Source records:
[src/logic/asc_top.sv]
// serial control and conversion sequencer of an 8-channel 12-bit converter
`timescale 1ns/1ps
`include "asc_regs.svh"

module asc_top #(
    parameter int INT_DIV = `ASC_INT_DIV,
    parameter int FIFO_DEPTH = `ASC_FIFO_DEPTH
) (
    // clock, reset, enable
    input wire logic i_clk,
    input wire logic i_rst_n,
    input wire logic i_ce,
    // serial pins
    input wire logic i_cs_n,
    input wire logic i_sclk,
    input wire logic i_din,
    output logic o_dout,
    output logic o_dout_oe,
    output logic o_conversion_strobe,
    output logic o_conversion_strobe_oe,
    // shutdown pin, decoded level code
    input wire logic [1:0] i_shutdown_level_input,
    output logic o_shutdown,
    output logic o_int_comp,
    // analog front end
    input wire logic i_comp,
    output asc_pkg::asc_mux_s o_mux,
    output logic o_track,
    output logic o_hold_on_neg,
    output asc_pkg::asc_result_t o_dac_code,
    output logic o_unipolar,
    output logic o_pd_full,
    output logic o_pd_fast,
    // result stream
    output logic o_res_valid,
    input wire logic i_res_ready,
    output asc_pkg::asc_result_t o_res_data
);
    import asc_pkg::*;

    localparam int DIV_W = (INT_DIV > 1) ? $clog2(INT_DIV) : 1;
    localparam logic [DIV_W-1:0] DIV_LAST = DIV_W'(INT_DIV - 1);

    // single-ended channel from select bits; pair partner is the neighbour
    function automatic logic [2:0] asc_pos_chan(input logic [2:0] sel);
        return {sel[1], sel[0], sel[2]};
    endfunction : asc_pos_chan

    function automatic asc_result_t asc_sar_step(input asc_result_t code, input logic [3:0] idx,
                                                 input logic keep);
        asc_result_t r;
        r = code;
        r[idx] = keep;
        if (idx != 4'h0) begin
            r[idx - 4'h1] = 1'b1;
        end
        return r;
    endfunction : asc_sar_step

    // pin synchronisers
    logic cs_s1, cs_s2;
    logic sclk_s1, sclk_s2, sclk_d;
    logic din_s1, din_s2;
    logic comp_s1, comp_s2;
    logic [1:0] shutdown_level_input_s1, shutdown_level_input_s2;

    always_ff @(posedge i_clk) begin
        if (!i_rst_n) begin
            cs_s1 <= 1'b1;
            cs_s2 <= 1'b1;
            sclk_s1 <= 1'b0;
            sclk_s2 <= 1'b0;
            sclk_d <= 1'b0;
            din_s1 <= 1'b0;
            din_s2 <= 1'b0;
            comp_s1 <= 1'b0;
            comp_s2 <= 1'b0;
            shutdown_level_input_s1 <= `ASC_SHUTDOWN_LEVEL_INPUT_FLOAT;
            shutdown_level_input_s2 <= `ASC_SHUTDOWN_LEVEL_INPUT_FLOAT;
        end else if (i_ce) begin
            cs_s1 <= i_cs_n;
            cs_s2 <= cs_s1;
            sclk_s1 <= i_sclk;
            sclk_s2 <= sclk_s1;
            sclk_d <= sclk_s2;
            din_s1 <= i_din;
            din_s2 <= din_s1;
            comp_s1 <= i_comp;
            comp_s2 <= comp_s1;
            shutdown_level_input_s1 <= i_shutdown_level_input;
            shutdown_level_input_s2 <= shutdown_level_input_s1;
        end
    end

    logic sclk_rise;
    logic sclk_fall;
    logic shutdown;
    assign sclk_rise = sclk_s2 && !sclk_d;
    assign sclk_fall = !sclk_s2 && sclk_d;
    assign shutdown = (shutdown_level_input_s2 == `ASC_SHUTDOWN_LEVEL_INPUT_LOW);

    always_ff @(posedge i_clk) begin
        if (!i_rst_n) begin
            o_shutdown <= 1'b0;
            o_int_comp <= 1'b0;
        end else if (i_ce) begin
            o_shutdown <= shutdown;
            o_int_comp <= (shutdown_level_input_s2 == `ASC_SHUTDOWN_LEVEL_INPUT_HIGH);
        end
    end

    // control byte receiver
    asc_rx_e rx_state;
    logic [`ASC_CTRL_BITS-1:0] rx_sh;
    logic [3:0] rx_cnt;
    logic byte_done;
    logic track_fall;
    asc_ctrl_s ctrl_byte;

    assign byte_done = sclk_fall && (rx_state == RX_BITS) && (rx_cnt == `ASC_BIT_CNT_FULL);
    assign track_fall = sclk_fall && (rx_state == RX_BITS) && (rx_cnt == `ASC_TRACK_BIT);
    assign ctrl_byte = asc_ctrl_s'(rx_sh);

    always_ff @(posedge i_clk) begin
        if (!i_rst_n) begin
            rx_state <= RX_HUNT;
            rx_sh <= '0;
            rx_cnt <= 4'h0;
        end else if (i_ce) begin
            if (cs_s2 || shutdown) begin
                rx_state <= RX_HUNT;
                rx_sh <= '0;
                rx_cnt <= 4'h0;
            end else if (byte_done) begin
                rx_state <= RX_HUNT;
                rx_cnt <= 4'h0;
            end else if (sclk_rise) begin
                unique case (rx_state)
                    RX_HUNT: begin
                        if (din_s2) begin
                            rx_state <= RX_BITS;
                            rx_sh <= {rx_sh[`ASC_CTRL_BITS-2:0], din_s2};
                            rx_cnt <= 4'h1;
                        end
                    end
                    RX_BITS: begin
                        rx_sh <= {rx_sh[`ASC_CTRL_BITS-2:0], din_s2};
                        rx_cnt <= rx_cnt + 4'h1;
                    end
                endcase
            end
        end
    end

    // conversion sequencer
    asc_cv_e cv_state;
    logic [3:0] bit_idx;
    logic [DIV_W-1:0] div_cnt;
    logic ext_mode;
    logic start_conv;
    logic fifo_ready;
    logic conv_mode;

    assign conv_mode = (ctrl_byte.mode == ASC_INT_CLK) || (ctrl_byte.mode == ASC_EXT_CLK);
    // a byte finishing mid conversion is dropped
    assign start_conv = byte_done && (cv_state == CV_IDLE) && conv_mode;

    always_ff @(posedge i_clk) begin
        if (!i_rst_n) begin
            o_track <= 1'b0;
            o_mux <= '0;
            o_unipolar <= 1'b0;
            o_pd_full <= 1'b0;
            o_pd_fast <= 1'b0;
            ext_mode <= 1'b0;
        end else if (i_ce) begin
            if (shutdown) begin
                o_track <= 1'b0;
            end else if (track_fall && (cv_state == CV_IDLE)) begin
                o_track <= 1'b1;
                o_mux.pos <= asc_pos_chan(rx_sh[3:1]);
            end else if (byte_done) begin
                o_track <= 1'b0;
            end
            if (byte_done && (cv_state == CV_IDLE)) begin
                // return node: ground or pair partner
                o_mux.pos <= asc_pos_chan(ctrl_byte.sel);
                o_mux.neg <= asc_pos_chan(ctrl_byte.sel) ^ `ASC_PAIR_FLIP;
                o_mux.neg_gnd <= ctrl_byte.single_ended;
                o_unipolar <= ctrl_byte.unipolar;
                o_pd_full <= (ctrl_byte.mode == ASC_PD_FULL);
                o_pd_fast <= (ctrl_byte.mode == ASC_PD_FAST);
                ext_mode <= (ctrl_byte.mode == ASC_EXT_CLK);
            end
        end
    end

    always_ff @(posedge i_clk) begin
        if (!i_rst_n) begin
            cv_state <= CV_IDLE;
            o_dac_code <= '0;
            bit_idx <= 4'h0;
            div_cnt <= '0;
            o_conversion_strobe <= 1'b0;
            o_hold_on_neg <= 1'b0;
        end else if (i_ce) begin
            if (shutdown || (cs_s2 && (cv_state == CV_EXT))) begin
                // no clock to finish an external conversion once deselected
                cv_state <= CV_IDLE;
                o_hold_on_neg <= 1'b0;
                o_conversion_strobe <= 1'b0;
            end else begin
                unique case (cv_state)
                    CV_IDLE: begin
                        if (start_conv) begin
                            o_hold_on_neg <= 1'b1;
                            o_dac_code <= `ASC_MSB_TRIAL;
                            bit_idx <= `ASC_RES_MSB;
                            div_cnt <= '0;
                            if (ctrl_byte.mode == ASC_EXT_CLK) begin
                                // strobe high one period before msb
                                o_conversion_strobe <= 1'b1;
                                cv_state <= CV_EXT;
                            end else begin
                                o_conversion_strobe <= 1'b0;
                                cv_state <= CV_INT;
                            end
                        end
                    end
                    CV_EXT: begin
                        // one decision per host clock fall
                        if (sclk_fall) begin
                            o_conversion_strobe <= 1'b0;
                            o_dac_code <= asc_sar_step(o_dac_code, bit_idx, comp_s2);
                            bit_idx <= bit_idx - 4'h1;
                            if (bit_idx == 4'h0) begin
                                cv_state <= CV_PUSH;
                            end
                        end
                    end
                    CV_INT: begin
                        if (div_cnt == DIV_LAST) begin
                            div_cnt <= '0;
                            o_dac_code <= asc_sar_step(o_dac_code, bit_idx, comp_s2);
                            bit_idx <= bit_idx - 4'h1;
                            if (bit_idx == 4'h0) begin
                                cv_state <= CV_PUSH;
                            end
                        end else begin
                            div_cnt <= div_cnt + 1'b1;
                        end
                    end
                    CV_PUSH: begin
                        // twelve-bit word leaves; waits while fifo is full
                        if (fifo_ready) begin
                            o_hold_on_neg <= 1'b0;
                            o_conversion_strobe <= !ext_mode;
                            cv_state <= CV_IDLE;
                        end
                    end
                endcase
            end
        end
    end

    // serial output shifter
    asc_result_t out_sh;
    logic [3:0] out_cnt;

    always_ff @(posedge i_clk) begin
        if (!i_rst_n) begin
            o_dout <= 1'b0;
            out_sh <= '0;
            out_cnt <= 4'h0;
        end else if (i_ce) begin
            if (cv_state == CV_PUSH && fifo_ready && !ext_mode) begin
                out_sh <= o_dac_code;
                out_cnt <= `ASC_RES_CNT_FULL;
            end else if (sclk_fall) begin
                // bits change on falls, msb first
                // msb decision leaves on the fall that ends the strobe pulse
                if (cv_state == CV_EXT) begin
                    o_dout <= comp_s2;
                end else if (out_cnt != 4'h0) begin
                    o_dout <= out_sh[`ASC_RES_MSB];
                    out_sh <= {out_sh[`ASC_RES_BITS-2:0], 1'b0};
                    out_cnt <= out_cnt - 4'h1;
                end else begin
                    o_dout <= 1'b0;
                end
            end
        end
    end

    always_ff @(posedge i_clk) begin
        if (!i_rst_n) begin
            o_dout_oe <= 1'b0;
            o_conversion_strobe_oe <= 1'b0;
        end else if (i_ce) begin
            o_dout_oe <= !cs_s2;
            // strobe released only in external mode
            o_conversion_strobe_oe <= !cs_s2 || !ext_mode;
        end
    end

    asc_fifo #(
        .WIDTH(`ASC_RES_BITS),
        .DEPTH(FIFO_DEPTH)
    ) u_fifo (
        .i_clk(i_clk),
        .i_rst_n(i_rst_n),
        .i_ce(i_ce),
        .i_in_valid(cv_state == CV_PUSH),
        .o_in_ready(fifo_ready),
        .i_in_data(o_dac_code),
        .o_out_valid(o_res_valid),
        .i_out_ready(i_res_ready),
        .o_out_data(o_res_data)
    );
endmodule : asc_top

## Exercise directions
Using the entries above, return exactly the lines from the line with "conversion once deselected" to the line with "o_hold_on_neg <= 1'b1;", counting both of those lines.

## Answer space
                // no clock to finish an external conversion once deselected
                cv_state <= CV_IDLE;
                o_hold_on_neg <= 1'b0;
                o_conversion_strobe <= 1'b0;
            end else begin
                unique case (cv_state)
                    CV_IDLE: begin
                        if (start_conv) begin
                            o_hold_on_neg <= 1'b1;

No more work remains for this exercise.